Он был парень покладистый.
- Юрик, - спросил я, - где же твоя мама? Ты брось карандашом махать, Слава и так накатается. Отдал ему велосипед, и ладно. Ты про маму скажи.
Юра вздохнул:
- Она в Бродах. Три дня уже. И еще будет. Там молодая докторша. А мама уже семь лет лечит. А больных много. Мама поехала этой молодой докторше помочь. И обратно не едет. Плохо без мамы.
- Ну, а папа что говорит? - спросил я.
- А папа говорит: «Их там тридцать, и все больные. А нас трое, и все здоровые». А с мамой лучше… Славка, хватит ездить, дай мне…
В тот вечер мне еще довелось быть у Якова Павловича на работе. Послала меня за ним его мать, Юрина бабушка. «А то, - сказала она, - засидится там до полуночи. Он такой неуемный!»

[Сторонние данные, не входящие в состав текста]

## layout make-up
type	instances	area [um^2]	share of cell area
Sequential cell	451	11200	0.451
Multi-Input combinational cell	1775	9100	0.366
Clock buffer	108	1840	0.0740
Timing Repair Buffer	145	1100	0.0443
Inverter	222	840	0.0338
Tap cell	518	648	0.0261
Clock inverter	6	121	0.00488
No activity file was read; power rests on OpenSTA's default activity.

Я пошел к Федотову. Человек с большой головой еще сидел у него. Большеголовый был без шубы, и лицо его, как недавно у Славки, было пламенно-красным.

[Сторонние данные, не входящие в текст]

## src/rtl/bflp_pkg.sv

```systemverilog
// Package for the longest-path core: sizes, codes, controller states and the
// command/status structs between controller and datapath. No dependencies.
package bflp_pkg;

  localparam int MAX_NODES  = 4096;
  localparam int MAX_EDGES  = 8192;
  localparam int SCORE_BITS = 48;

  localparam int NODE_W     = 13;                 // node number field, 1..MAX_NODES
  localparam int NODE_AW    = $clog2(MAX_NODES);  // node memory address
  localparam int EDGE_AW    = $clog2(MAX_EDGES);  // edge memory address
  localparam int PTR_W      = EDGE_AW + 1;        // holds MAX_EDGES itself
  localparam int WEIGHT_W   = 32;
  localparam int DIST_W     = 64;
  localparam int STATUS_W   = 2;
  localparam int CFG_IDX_W  = 2;
  localparam int CFG_DATA_W = 14;
  localparam int NCNT_W     = 13;
  localparam int ECNT_W     = 14;

  // configuration register indexes
  localparam logic [CFG_IDX_W-1:0] CFG_NODE_COUNT = 2'd0;
  localparam logic [CFG_IDX_W-1:0] CFG_EDGE_COUNT = 2'd1;

  // opcodes of an input beat
  localparam logic OP_LOAD = 1'b0;
  localparam logic OP_RUN  = 1'b1;

  // result status codes
  localparam logic [STATUS_W-1:0] ST_FINITE    = 2'd0;
  localparam logic [STATUS_W-1:0] ST_UNBOUNDED = 2'd1;
  localparam logic [STATUS_W-1:0] ST_UNREACH   = 2'd2;

  typedef enum logic [3:0] {
    S_IDLE, S_CLEAR, S_INIT, S_EFETCH, S_NFETCH, S_EXEC,
    S_FRD, S_FCHK, S_TRD, S_DONE
  } ctl_state_t;

  typedef enum logic [1:0] {
    PH_RELAX, PH_BACK, PH_FWD
  } phase_t;

  typedef enum logic [3:0] {
    DP_NOP, DP_LOAD, DP_CLEAR, DP_INIT, DP_EFETCH, DP_NFETCH,
    DP_RELAX, DP_BACK, DP_FWD, DP_FRD, DP_FCHK, DP_TRD, DP_RESULT
  } dp_op_t;

  typedef struct packed {
    dp_op_t              op;
    logic [EDGE_AW-1:0]  edge_addr;
    logic [NODE_AW-1:0]  node_addr;
    logic [NODE_W-1:0]   n_eff;
    logic                mark;
    logic                clr_change;
  } dp_cmd_t;

  typedef struct packed {
    logic changed;
  } dp_sts_t;

  typedef struct packed {
    logic [NODE_W-1:0]   src;
    logic [NODE_W-1:0]   dst;
    logic [WEIGHT_W-1:0] weight;
  } edge_t;

  typedef struct packed {
    logic              valid;
    logic [DIST_W-1:0] dval;
  } dist_ent_t;

endpackage

```

## src/rtl/bflp_ctrl.sv

```systemverilog
// Controller: configuration registers, load pointer, scan counters and the
// run sequencer that commands the datapath. Depends on bflp_pkg.
module bflp_ctrl
  import bflp_pkg::*;
(
  input  logic                  clk,
  input  logic                  rst_n,
  input  logic                  in_valid,
  input  logic                  in_opcode,
  output logic                  in_ready,
  output logic                  out_valid,
  input  logic                  out_ready,
  input  logic                  cfg_valid,
  input  logic [CFG_IDX_W-1:0]  cfg_index,
  input  logic [CFG_DATA_W-1:0] cfg_data,
  output logic                  cfg_ready,
  output dp_cmd_t               cmd,
  input  dp_sts_t               sts
);

  ctl_state_t state_r, state_nxt;
  phase_t     phase_r, phase_nxt;
  logic [NCNT_W-1:0]  node_count_r;
  logic [ECNT_W-1:0]  edge_count_r;
  logic [PTR_W-1:0]   load_ptr_r, load_ptr_nxt;
  logic [EDGE_AW-1:0] eidx_r, eidx_nxt;
  logic [NODE_AW-1:0] naddr_r, naddr_nxt;
  logic [NODE_AW-1:0] pass_r, pass_nxt;
  logic               out_valid_r, out_valid_nxt;

  logic [NODE_W-1:0]  n_eff, nm1;
  logic [ECNT_W-1:0]  m_eff;
  logic               in_acc, last_edge, last_pass, out_free;

  // clamp configuration
  always_comb begin
    if (node_count_r < NCNT_W'(2))              n_eff = NODE_W'(2);
    else if (node_count_r > NCNT_W'(MAX_NODES)) n_eff = NODE_W'(MAX_NODES);
    else                                        n_eff = node_count_r;
    m_eff     = (edge_count_r > ECNT_W'(MAX_EDGES)) ? ECNT_W'(MAX_EDGES) : edge_count_r;
    nm1       = n_eff - NODE_W'(1);
    in_acc    = in_valid && in_ready;
    last_edge = (ECNT_W'(eidx_r) + ECNT_W'(1)) == m_eff;
    last_pass = NODE_W'(pass_r) == nm1;
    out_free  = !out_valid_r || out_ready;
  end

  // next state and counters
  always_comb begin
    state_nxt     = state_r;
    phase_nxt     = phase_r;
    load_ptr_nxt  = load_ptr_r;
    eidx_nxt      = eidx_r;
    naddr_nxt     = naddr_r;
    pass_nxt      = pass_r;
    out_valid_nxt = out_valid_r && !out_ready;
    unique case (state_r)
      S_IDLE: begin
        if (in_acc) begin
          if (in_opcode == OP_RUN) begin
            state_nxt = S_CLEAR;
            naddr_nxt = '0;
          end else if (load_ptr_r < PTR_W'(MAX_EDGES)) begin
            load_ptr_nxt = load_ptr_r + PTR_W'(1);
          end
        end
      end
      S_CLEAR: begin
        naddr_nxt = naddr_r + NODE_AW'(1);
        if (naddr_r == NODE_AW'(MAX_NODES - 1)) state_nxt = S_INIT;
      end
      S_INIT: begin
        phase_nxt = PH_RELAX;
        pass_nxt  = '0;
        eidx_nxt  = '0;
        naddr_nxt = '0;
        state_nxt = (m_eff == '0) ? S_FRD : S_EFETCH;
      end
      S_EFETCH: state_nxt = S_NFETCH;
      S_NFETCH: state_nxt = S_EXEC;
      S_EXEC: begin
        eidx_nxt  = eidx_r + EDGE_AW'(1);
        state_nxt = S_EFETCH;
        if (last_edge) begin
          eidx_nxt = '0;
          unique case (phase_r)
            PH_RELAX: begin
              if (last_pass) phase_nxt = PH_BACK;
              else           pass_nxt  = pass_r + NODE_AW'(1);
            end
            PH_BACK: begin
              if (!sts.changed) phase_nxt = PH_FWD;
            end
            PH_FWD: begin
              if (!sts.changed) begin
                state_nxt = S_FRD;
                naddr_nxt = '0;
              end
            end
            default: ;
          endcase
        end
      end
      S_FRD: state_nxt = S_FCHK;
      S_FCHK: begin
        naddr_nxt = naddr_r + NODE_AW'(1);
        if (NODE_W'(naddr_r) == nm1) state_nxt = S_TRD;
        else                         state_nxt = S_FRD;
      end
      S_TRD: state_nxt = S_DONE;
      S_DONE: begin
        if (out_free) begin
          out_valid_nxt = 1'b1;
          load_ptr_nxt  = '0;
          state_nxt     = S_IDLE;
        end
      end
      default: state_nxt = S_IDLE;
    endcase
  end

  // datapath commands and handshake outputs
  always_comb begin
    cmd            = '0;
    cmd.op         = DP_NOP;
    cmd.edge_addr  = eidx_r;
    cmd.node_addr  = naddr_r;
    cmd.n_eff      = n_eff;
    cmd.mark       = last_pass;
    cmd.clr_change = 1'b0;
    unique case (state_r)
      S_IDLE: begin
        cmd.edge_addr = EDGE_AW'(load_ptr_r);
        if (in_acc && in_opcode == OP_LOAD && load_ptr_r < PTR_W'(MAX_EDGES)) begin
          cmd.op = DP_LOAD;
        end
      end
      S_CLEAR:  cmd.op = DP_CLEAR;
      S_INIT: begin
        cmd.op         = DP_INIT;
        cmd.clr_change = 1'b1;
      end
      S_EFETCH: cmd.op = DP_EFETCH;
      S_NFETCH: cmd.op = DP_NFETCH;
      S_EXEC: begin
        unique case (phase_r)
          PH_RELAX: cmd.op = DP_RELAX;
          PH_BACK:  cmd.op = DP_BACK;
          PH_FWD:   cmd.op = DP_FWD;
          default:  cmd.op = DP_NOP;
        endcase
        cmd.clr_change = last_edge;
      end
      S_FRD:    cmd.op = DP_FRD;
      S_FCHK:   cmd.op = DP_FCHK;
      S_TRD:    cmd.op = DP_TRD;
      S_DONE:   cmd.op = out_free ? DP_RESULT : DP_NOP;
      default:  cmd.op = DP_NOP;
    endcase
  end

  assign in_ready  = (state_r == S_IDLE);
  assign out_valid = out_valid_r;
  assign cfg_ready = 1'b1;

  // control registers
  always_ff @(posedge clk) begin
    if (!rst_n) begin
      state_r      <= S_IDLE;
      phase_r      <= PH_RELAX;
      load_ptr_r   <= '0;
      eidx_r       <= '0;
      naddr_r      <= '0;
      pass_r       <= '0;
      out_valid_r  <= 1'b0;
      node_count_r <= NCNT_W'(2);
      edge_count_r <= ECNT_W'(1);
    end else begin
      state_r     <= state_nxt;
      phase_r     <= phase_nxt;
      load_ptr_r  <= load_ptr_nxt;
      eidx_r      <= eidx_nxt;
      naddr_r     <= naddr_nxt;
      pass_r      <= pass_nxt;
      out_valid_r <= out_valid_nxt;
      if (cfg_valid && cfg_ready) begin
        if (cfg_index == CFG_NODE_COUNT) node_count_r <= cfg_data[NCNT_W-1:0];
        if (cfg_index == CFG_EDGE_COUNT) edge_count_r <= cfg_data[ECNT_W-1:0];
      end
    end
  end

endmodule

```

## config.mk

```make
export PLATFORM = sky130hd
export DESIGN_NAME = bflp_ctrl
export DESIGN_NICKNAME = d
export VERILOG_FILES = /design/src/rtl/bflp_pkg.sv /design/src/rtl/bflp_ctrl.sv
export SDC_FILE = /design/constraint.sdc
export NUM_CORES = 1
export LEC_CHECK = 0
export ABC_CLOCK_PERIOD_IN_PS = 4600
export BUFFER_PORTS_ARGS = -buffer_cell sky130_fd_sc_hd__buf_2
export CELL_PAD_IN_SITES_DETAIL_PLACEMENT = 0
export CELL_PAD_IN_SITES_GLOBAL_PLACEMENT = 1
export CORE_ASPECT_RATIO = 0.9
export CORE_MARGIN = 4
export CORE_UTILIZATION = 44
export CTS_CLUSTER_DIAMETER = 100
export CTS_CLUSTER_SIZE = 24
export DETAILED_ROUTE_END_ITERATION = 12
export PLACE_DENSITY = 0.85
export SYNTH_ARGS = -nofsm -noshare
export SYNTH_HDL_FRONTEND = slang
export SYNTH_SLANG_ARGS = --single-unit
export TNS_END_PERCENT = 20
```

## constraint.sdc

```tcl
create_clock -name clk -period 4.6 [get_ports clk]
set_clock_uncertainty 0.1 [all_clocks]
set_input_delay 0.69 -clock clk [delete_from_list [all_inputs] [get_ports clk]]
set_output_delay 0.69 -clock clk [all_outputs]
set_load 0.03 [all_outputs]
```

**Yosys cells after proc, flatten, opt, wreduce, memory -nomap -nowiden**

Cells that the tools add are included.

- Register bits: 85
- Input port bits: 23
- Output and inout port bits: 47
- Logic and storage cells: 115

- Add/subtract/negate cells: 6
- $lt $le $gt $ge: 4
- Equality and inequality tests: 30
- Mux-type cells: 43
- Bitwise logic cells: 1
- Reduce and logical (&&, ||, !) cells: 22

Operators with widths:

| cell | number |
|---|---|
| two-way mux 12 bit | 8 |
| case mux 4 bit (10 select lines) | 2 |
| two-way mux 14 bit | 5 |
| two-way mux 13 bit | 4 |
| case mux 12 bit (4 select lines) | 1 |
| case mux 14 bit (2 select lines) | 1 |
| == test 12 x 13 -> 1 bit | 2 |
| case mux 13 bit (2 select lines) | 1 |
| adder 12 x 1 -> 12 bit (second input constant) | 2 |
| two-way mux 4 bit | 6 |
| case mux 12 bit (2 select lines) | 1 |
| inequality test 2 bit (second input constant) | 9 |
| == test 4 x 3 -> 1 bit (second input constant) | 4 |
| adder 13 x 1 -> 14 bit (second input constant) | 1 |
| adder 14 x 1 -> 14 bit (second input constant) | 1 |
| == test 14 bit | 1 |
| greater-than comparator 14 bit (second input constant) | 1 |
| zero test 14 bit | 1 |
| < comparator 14 bit (second input constant) | 1 |
| adder 13 x 1 -> 13 bit (second input constant) | 1 |
| greater-than comparator 13 bit (second input constant) | 1 |
| < comparator 13 x 2 -> 1 bit (second input constant) | 1 |
| subtractor 13 x 1 -> 13 bit (second input constant) | 1 |
| == test 12 bit (second input constant) | 1 |
| 26 further kinds | 49 |

**Logic depth before layout (Yosys ltp)**

- Depth after elaboration: 9
- Gate-level depth with buffers: 16
- Mapped depth without buffers: 14

**Worst setup path after synthesis**

Ideal clock, no wire load.

- Path kind: register to output
- Start: register node_count_r[5]
- End: output cmd[1] (netlist bit)
- Arrival time: 3.624 ns
- Required time: 3.810 ns
- Setup slack: 0.186 ns
- Stages on the path, launching flop included: 14
- Buffers on the path: 2
- Cell sequence: dfxtp_1 -> clkbuf_1 -> nor4_1 -> nand3_1 -> o211a_1 -> inv_1 -> ha_1 -> xnor2_1 -> or4_1 -> a221oi_2 -> o311ai_1 -> or4_4 -> nor4_1 -> buf_4

RTL lines:

| element | line | RTL |
|---|---|---|
| start: declaration | bflp_ctrl.sv:23 | `logic [NCNT_W-1:0] node_count_r;` |
| start signal: assignment | bflp_ctrl.sv:187 | `if (cfg_index == CFG_NODE_COUNT) node_count_r <= cfg_data[NCNT_W-1:0];` |
| end: declaration | bflp_ctrl.sv:17 | `output dp_cmd_t cmd,` |

==> results.md <==
- The flow ran to the end, and the final reports show no timing, DRC or antenna violations.
- In the synthesized netlist the async set-or-reset flop fraction comes to 0.
- The critical path's slowest cell is sky130_fd_sc_hd__or4_4.
- Among cell families on the critical path, the largest total delay comes from simple AND/OR/NAND/NOR gates.
- Counting the fill cells in the layout gives 1283.
- The HPWL after detailed placement is 12780 um.
- The synthesis warning total is 0.
- In this run, CTS created clock tree buffers numbering 9.
- The share of total power dissipated in combinational logic is 0.213.
- The number of design-rule violations left by the first detailed-router iteration is 344.
- The arrival time of data at the critical path endpoint is 3.55 ns.
- The worst-case reg-to-reg path depth is 14.
- The clock latency on the worst-skew pair is 0.35 ns.
- The initialized floorplan defines 40 standard-cell rows.
- The highest attainable clock frequency is 230.4 MHz.
- STA puts the critical path data required time at 3.81 ns.
- For this run, global-route usage on met1 was measured as 0.3094.
- The share of synthesized area in the top cell type comes to 0.2841.
- The largest net degree at the start of global routing is 48.
- Setup repair after global routing left no endpoint under its margin.
- The initial utilization of the core area, before any placement, comes to 0.4482.
- The number of global-route vias before repair is 5581.
- For this run, the slowest stage of the critical path takes 0.57 ns.
- The global routing met3 resource utilization is 0.04745.
- The sum of negative setup slack is 0 ns.
- The worst pin sits at a relative slew slack of 0.5845.
- The worst setup path is captured at an output port.
- When the netlist entered floorplanning its net count stood at 817.
- Using the TritonRoute via totals, the vias-per-cell ratio works out to 5.872.
- Of the total power, the share spent switching nets is 0.3060.
- The number of DRC violations after detailed routing is 0.
- The critical path launch point type is a flip-flop.
- The final-report max-slew violation count is 0.
- For this design the total switching power over the nets is 618.7 uW.
- The total congestion overflow after global routing is 0.
- In the synthesized netlist the dominant register cell turns out to be sky130_fd_sc_hd__dfxtp_1.
- The post-layout utilization of the core is 0.5134.
- The minimum clock period is 4.341 ns.
- The worst-case IR drop observed on VDD is 0.1936 mV.
- The area enclosed by the die boundary is 15550 um2.
- The number of maximum-capacitance constraint violations is 0.
- Relative to the synthesized area, the layout overhead comes to 14.54%.
- Of the cells placed in the final design, the portion with a size suffix greater than 1 is 0.1809.
- The number of instances on the worst hold path is 1.
- The count of input and output buffers is 68.
- Averaged over all synthesized cells, the footprint is 7.591 um2.
- In the post-synthesis netlist, the biggest area contributors are sky130_fd_sc_hd__dfxtp_1 (28%), sky130_fd_sc_hd__nand2_1 (7.1%), sky130_fd_sc_hd__a21boi_0 (3.5%), sky130_fd_sc_hd__a21oi_1 (3.4%), sky130_fd_sc_hd__xnor2_1 (3.4%).
- The critical path depth in cells is 13.
- The final count of hold timing violations is 0.
- The mapped netlist covers 5989 um2.
- The average detailed-routed wire length per instance is 16.67 um.
- In this run, distinct cell masters in the synthesized netlist total 80.
- After clock tree synthesis, the clock-pin slew on the worst setup and hold paths is 0.07 ns.
- The share of total power dissipated in sequential elements is 0.391.
- The most numerous cell type found on the critical path is sky130_fd_sc_hd__nor4_4.
- The floorplan step set the die height to 118.7 um.
- The number of antenna violations at the first check in global routing was 0.
- Traced cell by cell, the critical path runs through nor4_4, nand2_1, nor2_2, o21ai_1, ha_1, xnor2_1, or4_1, a221oi_2, o311ai_1, or4_4, nor4_4, buf_4, buf_6.
- Once detail routing completed, the nets flagged for antenna violations numbered 0.
- In this run the power density over the cells is 294.7 nW/um2.
- The cell type with the largest total area after synthesis is sky130_fd_sc_hd__dfxtp_1.
- Counting both buffers and inverters, the worst setup path holds a total of 2.
- The gate count of the mapped netlist is 789.
- The total iterations of the first detailed-routing run is 5.
- Overall power consumption after layout is estimated at 2.022 mW.
- The number of enable flip-flop cells after synthesis is 0.
- In this run the number of H-tree levels came out at 3.
- Setup violations remaining at the end of the flow were counted as 0.
- The global routing met2 resource utilization is 0.3391.
- Routability-driven placement finished with a final weighted congestion of 0.9116.
- From left edge to right edge, the die measures 131.0 um.
- 0 antenna diodes ended up in the layout.
- The share of the clock period used by the worst path is 0.9437.
- The post-synthesis sequential element count is 85.
- The overall via count from detail_route is 5954.
- The first global-routing pass estimated 27630 um of wire.
- TritonCTS built the clock tree.
- The number of nets at the end of the flow is 869.
- 70 I/O pins were placed.
- The number of buffers on the longest clock path is 2.
- The critical path is of the reg2out type.
- The share of the Yosys chip area taken by registers is 0.2841.
- The static leakage is 2.700 nW.
- In the global route stage, overall resource usage came out at 0.2185.
- The cell-internal power is 1.403 mW.
- The global routing's busiest layer is met2.
- The min-delay analysis places its worst path in the category reg2reg.
- The top fanout value on the critical path is 2.
- The clock group share of total power is 0.396.
- The measured slew at the worst slew-check pin is 0.6196 ns.
- The TritonCTS sink count is 85.
- The cell sitting at the root of the clock tree is a sky130_fd_sc_hd__clkbuf_16.
- The area inside the core boundary is 13360 um2.
- The overall routed net length is 16900 um.
## timing repair
action / in CTS / in global routing
gates cloned: 0 / 0
gates resized for setup: 6 / 7
endpoints found under the setup margin: 1 / 1
hold buffers: 0 / 0
pin swaps: 3 / 8
buffers inserted: 1 / 1
hold endpoints to repair: 0 / 0
## final timing paths
check / from / slack [ns] / endpoint
max: node_count_r[6] / 0.26 / cmd[1]
min: naddr_r[11] / 0.36 / naddr_r[11]
max reg2reg: node_count_r[6] / 0.73 / pass_r[1]
min reg2reg: naddr_r[11] / 0.36 / naddr_r[11]
## cell type report
class,count,area (um2),share of cell area
Multi-Input combinational cell,633,4025,0.5867
Sequential cell,85,1704,0.2484
Timing Repair Buffer,90,511.7,0.07459
Clock buffer,11,242.7,0.03538
Tap cell,168,210.2,0.03064
Clock inverter,5,83.83,0.01222
Inverter,22,82.58,0.01204
## cells in the final DEF, fill, tap and decap left out, types with 23 or more instances in the layout
master                     synthesis  layout
sky130_fd_sc_hd__o21ai_0          40      39
sky130_fd_sc_hd__a21boi_0         28      28
sky130_fd_sc_hd__a21oi_1          41      41
sky130_fd_sc_hd__nand2_1         113     113
sky130_fd_sc_hd__nand3_1          35      34
sky130_fd_sc_hd__or3_1            23      23
sky130_fd_sc_hd__nor2_1           50      49
sky130_fd_sc_hd__dfxtp_1          85      83
sky130_fd_sc_hd__xnor2_1          23      23
sky130_fd_sc_hd__buf_2            11      67
## cell families after synthesis
kind of cell | count (synthesis) | synth area share
buffers and inverters | 71 | 0.05181
XOR/XNOR | 43 | 0.06747
flip-flops | 85 | 0.2841
AO/OA/AOI/OAI | 200 | 0.2252
multiplexers | 17 | 0.03071
other | 1 | 0.0006261
adder cells (fa/ha/maj) | 5 | 0.01044
AND/OR/NAND/NOR | 367 | 0.3297
## power groups by stage
stage	Sequential (mW)	Combinational (mW)	Clock, mW
finish	0.790	0.431	0.801
global route	0.794	0.473	0.851
CTS	0.789	0.423	0.825
detailed placement	0.805	0.419	0
global placement	0.803	0.412	0
floorplan	0.791	0.316	0
## registers in the layout, summed over array words and instances, names as in the netlist
name / cells
eidx_r: 13
state_r: 4
edge_count_r: 14
phase_r: 2
out_valid: 1
node_count_r: 13
load_ptr_r: 14
naddr_r: 12
pass_r: 12
## metrics by stage
step | instance area, um2 | instances | worst slack [ns] | hold WS [ns]
4_1_cts | 6823 | 1013 | 0.002158 | 0.3675
5_1_grt | 6860 | 1014 | 0.05510 | 0.3860
3_3_place_gp | 6462 | 996 | 0.2045 | 0.3425
3_5_place_dp | 6462 | 996 | 0.2140 | 0.3578
6_report | 6860 | 1014 | 0.2592 | 0.3576
2_1_floorplan | 5989 | 789 | 0.1858 | 0.3375
## routing by layer
metal,up-vias,part of all wire
met4,0,0.013
met5,-,0
met3,17,0.056
met2,180,0.46
li1,2933,-
met1,2824,0.47
## synth_stat cells (all sizes together), types with 17 or more instances
master	n
a21boi	30
a21oi	41
and3	17
buf	18
clkbuf	31
dfxtp	85
inv	22
nand2	113
nand2b	18
nand3	35
nor2	50
nor2b	20
o21ai	52
or3	26
xnor2	23
xor2	18
Note: power is estimated with default switching activity, not from simulation.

- Садись, - сказал мне Яков Павлович, - и знакомься: Уваров Андрей Иванович, директор детского дома.
- Уваров, - протянул мне широкую ладонь большеголовый.
- Так вот, - продолжал Федотов начатый разговор, вводя меня в курс дела, - это не совсем обычный случай, чтобы медведь да вдруг корову задрал. Сколько тут на Валдае живу, один раз про козу слышал, и то коза эта из худого сарая вышла и на шатуна напала. Ты-то про шатуна и не знаешь, - обратился он ко мне. - Это такой бездомный медведь. Его зимой из берлоги спугнут, он и бродит, шатается, значит, очумелый, злой. А потом ведь и залечь на боковую тоже дело не простое. До этого надо, брат, отъесться, нагулять побольше жиру, чтобы в зимние морозы не было холодно. А «нажиреть» к зиме не всякому мишке удается. Вот и бродит он по первому снегу недовольный и голодный. Ну, попадись, на беду, коза - съел. А ведь Топтыгин - животное всеядное: хошь жука съест, хошь рожь оборвет; у нас в лесу желудями закусывает, на сладкое ягоды собирает. Но уж если на пасеку попадет - и пчелы ему нипочем: лакомка. А тут они корову перегоняли из подсобного хозяйства в город да и встретились с медведем…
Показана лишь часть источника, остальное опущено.